Arrestation musclée ce mercredi à Bruxelles | © BELGA PHOTO LAURIE DIEFFEMBACQ

Société

Alors que des émeutes ont déchiré Bruxelles samedi soir et mercredi, l’opinion publique a été prompte à mettre tous les coupables dans le même sac. Une étiquette dont se passerait bien la communauté marocaine de la capitale, dont le sentiment a été traduit dans une carte blanche rédigée pour Le Soir par Sammy Mahdi, président des Jeunes CD&V. 

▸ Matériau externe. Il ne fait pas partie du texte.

From an optimization exercise on the open Yosys and OpenROAD flow, aimed at small area and a short achievable clock period; shortcuts taken in it are not production practice.
Only simulation tests tie the RTL to the original design; equivalence was not proved.

==> inputs of trial 96 <==
Design iir_filter, start of the top module:
module iir_filter(
    input clk,
    input rst,
    input signed [11:0] signal_i,
    output signed [11:0] signal_o
    );
export LEC_CHECK = 0
export CAP_MARGIN = 20
export CORE_MARGIN = 2
export CORE_UTILIZATION = 40
export CTS_BUF_LIST = sky130_fd_sc_hd__clkbuf_4 sky130_fd_sc_hd__clkbuf_8
export PLACE_DENSITY = 0.6
export SLEW_MARGIN = 20
export SYNTH_HIERARCHICAL = 1
create_clock -name core_clock -period 14.5 [get_ports {clk}]
run.sh (not shown) runs the stock make flow with config.mk's settings and CLKGATE_MAP_FILE= SYNTH_SCRIPT=/design/flow/synth_recipe.tcl, a recipe that flattens the netlist after the stock synthesis.
==> trial 24 (differences from trial 96) <==
--- a/flow/design.v
+++ b/flow/design.v
@@ -940,18 +940,17 @@
 wire [20:0] rn = {rs_384, rs_382, rs_380, rs_378, rs_376, rs_374, rs_372, rs_370, rs_368, rs_366, rs_364, rs_362, rs_360, rs_358, rs_356, rs_354, ~rs_352, ~rs_350, rs_348, rs_347, rs_305} + {~rs_385, rs_383, rs_381, rs_379, rs_377, rs_375, rs_373, rs_371, rs_369, rs_367, rs_365, rs_363, rs_361, rs_359, rs_357, rs_355, rs_353, ~rs_351, rs_349, 1'b0, 1'b1};
 always @(posedge clk or posedge rst) begin
     if (rst) begin
         y0 <= 12'h7ff; y1 <= 12'h7ff; y2 <= 12'h7ff; y3 <= 12'h7ff; y4 <= 12'h7ff;
         x1 <= 12'h800; x2 <= 12'h800; x3 <= 12'h800; x4 <= 12'h800; x5 <= 12'h800;
-        q <= 21'h12a910;
+        q <= 21'h12a910; r <= 21'h6c543;
     end else begin
         y0 <= {ysum[20], ~ysum[19:9]}; y1 <= y0; y2 <= y1; y3 <= y2; y4 <= y3;
         x1 <= {~signal_i[11], signal_i[10:0]}; x2 <= x1; x3 <= x2; x4 <= x3; x5 <= x4;
-        q <= qn;
+        q <= qn; r <= rn;
     end
 end
-always @(posedge clk) r <= rn;
 assign signal_o = {y0[11], ~y0[10:0]};
 endmodule
 module iir_fa(input a, input b, input c, output s, output co);
 assign s = a ^ b ^ c;
 assign co = (a & b) | (c & (a ^ b));
Settings changed: CTS_BUF_LIST sky130_fd_sc_hd__clkbuf_4 sky130_fd_sc_hd__clkbuf_8 to unset.
==> build 21 (differences from trial 96) <==
--- a/flow/design.v
+++ b/flow/design.v
@@ -940,18 +940,17 @@
 wire [20:0] rn = {rs_384, rs_382, rs_380, rs_378, rs_376, rs_374, rs_372, rs_370, rs_368, rs_366, rs_364, rs_362, rs_360, rs_358, rs_356, rs_354, ~rs_352, ~rs_350, rs_348, rs_347, rs_305} + {~rs_385, rs_383, rs_381, rs_379, rs_377, rs_375, rs_373, rs_371, rs_369, rs_367, rs_365, rs_363, rs_361, rs_359, rs_357, rs_355, rs_353, ~rs_351, rs_349, 1'b0, 1'b1};
 always @(posedge clk or posedge rst) begin
     if (rst) begin
         y0 <= 12'h7ff; y1 <= 12'h7ff; y2 <= 12'h7ff; y3 <= 12'h7ff; y4 <= 12'h7ff;
         x1 <= 12'h800; x2 <= 12'h800; x3 <= 12'h800; x4 <= 12'h800; x5 <= 12'h800;
-        q <= 21'h12a910;
+        q <= 21'h12a910; r <= 21'h6c543;
     end else begin
         y0 <= {ysum[20], ~ysum[19:9]}; y1 <= y0; y2 <= y1; y3 <= y2; y4 <= y3;
         x1 <= {~signal_i[11], signal_i[10:0]}; x2 <= x1; x3 <= x2; x4 <= x3; x5 <= x4;
-        q <= qn;
+        q <= qn; r <= rn;
     end
 end
-always @(posedge clk) r <= rn;
 assign signal_o = {y0[11], ~y0[10:0]};
 endmodule
 module iir_fa(input a, input b, input c, output s, output co);
 assign s = a ^ b ^ c;
 assign co = (a & b) | (c & (a ^ b));
Settings changed: CORE_UTILIZATION 40 to 60, PLACE_DENSITY 0.6 to 0.8.
==> build 76 (differences from trial 96) <==
Settings changed: ABC_AREA set to 1.
==> run notes <==
Between build 76 and trial 96, the lower register-to-register slack is in trial 96 (gap 0.23 ns). Die area: trial 96 is higher than build 21 (48%). Critical path depth is the same in trial 96 and build 21. In build 76 the non-clock buffer count is lower than in trial 96, by 1. Wire length: build 76 > build 21 > trial 24 > trial 96. The highest global-route usage belongs to build 21, the lowest to trial 96. Of build 21 and trial 24, build 21 has the higher worst hold slack (gap 0.0014 ns).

Un texte engagé dont le titre donne le ton : « Petite racaille, on en a marre de toi ». « On », c’est Sammy Mahdi, bien sûr, un golden boy parfait bilingue, diplômé en droit et en sciences politiques de la VUB, et à mille lieues des clichés éculés trop souvent véhiculés sur sa communauté. Mais avec ce « on », le président des Jeunes CD&V se veut aussi être la voix de cette même communauté, de ces jeunes qui cachent leurs origines par peur des stigmates qui y sont associés, de ces parents qui ont honte et des ces filles qui ont peur. Une carte blanche teintée du rouge de la colère, comme un rappel nécessaire que tout n’est jamais noir et blanc, et que les premiers à souffrir des émeutes de ces derniers jours, ce sont ceux-là même qui, par la couleur de leur peau ou leur nom de famille se voient acoquinés d’emblée aux fauteurs de troubles. Et pourtant.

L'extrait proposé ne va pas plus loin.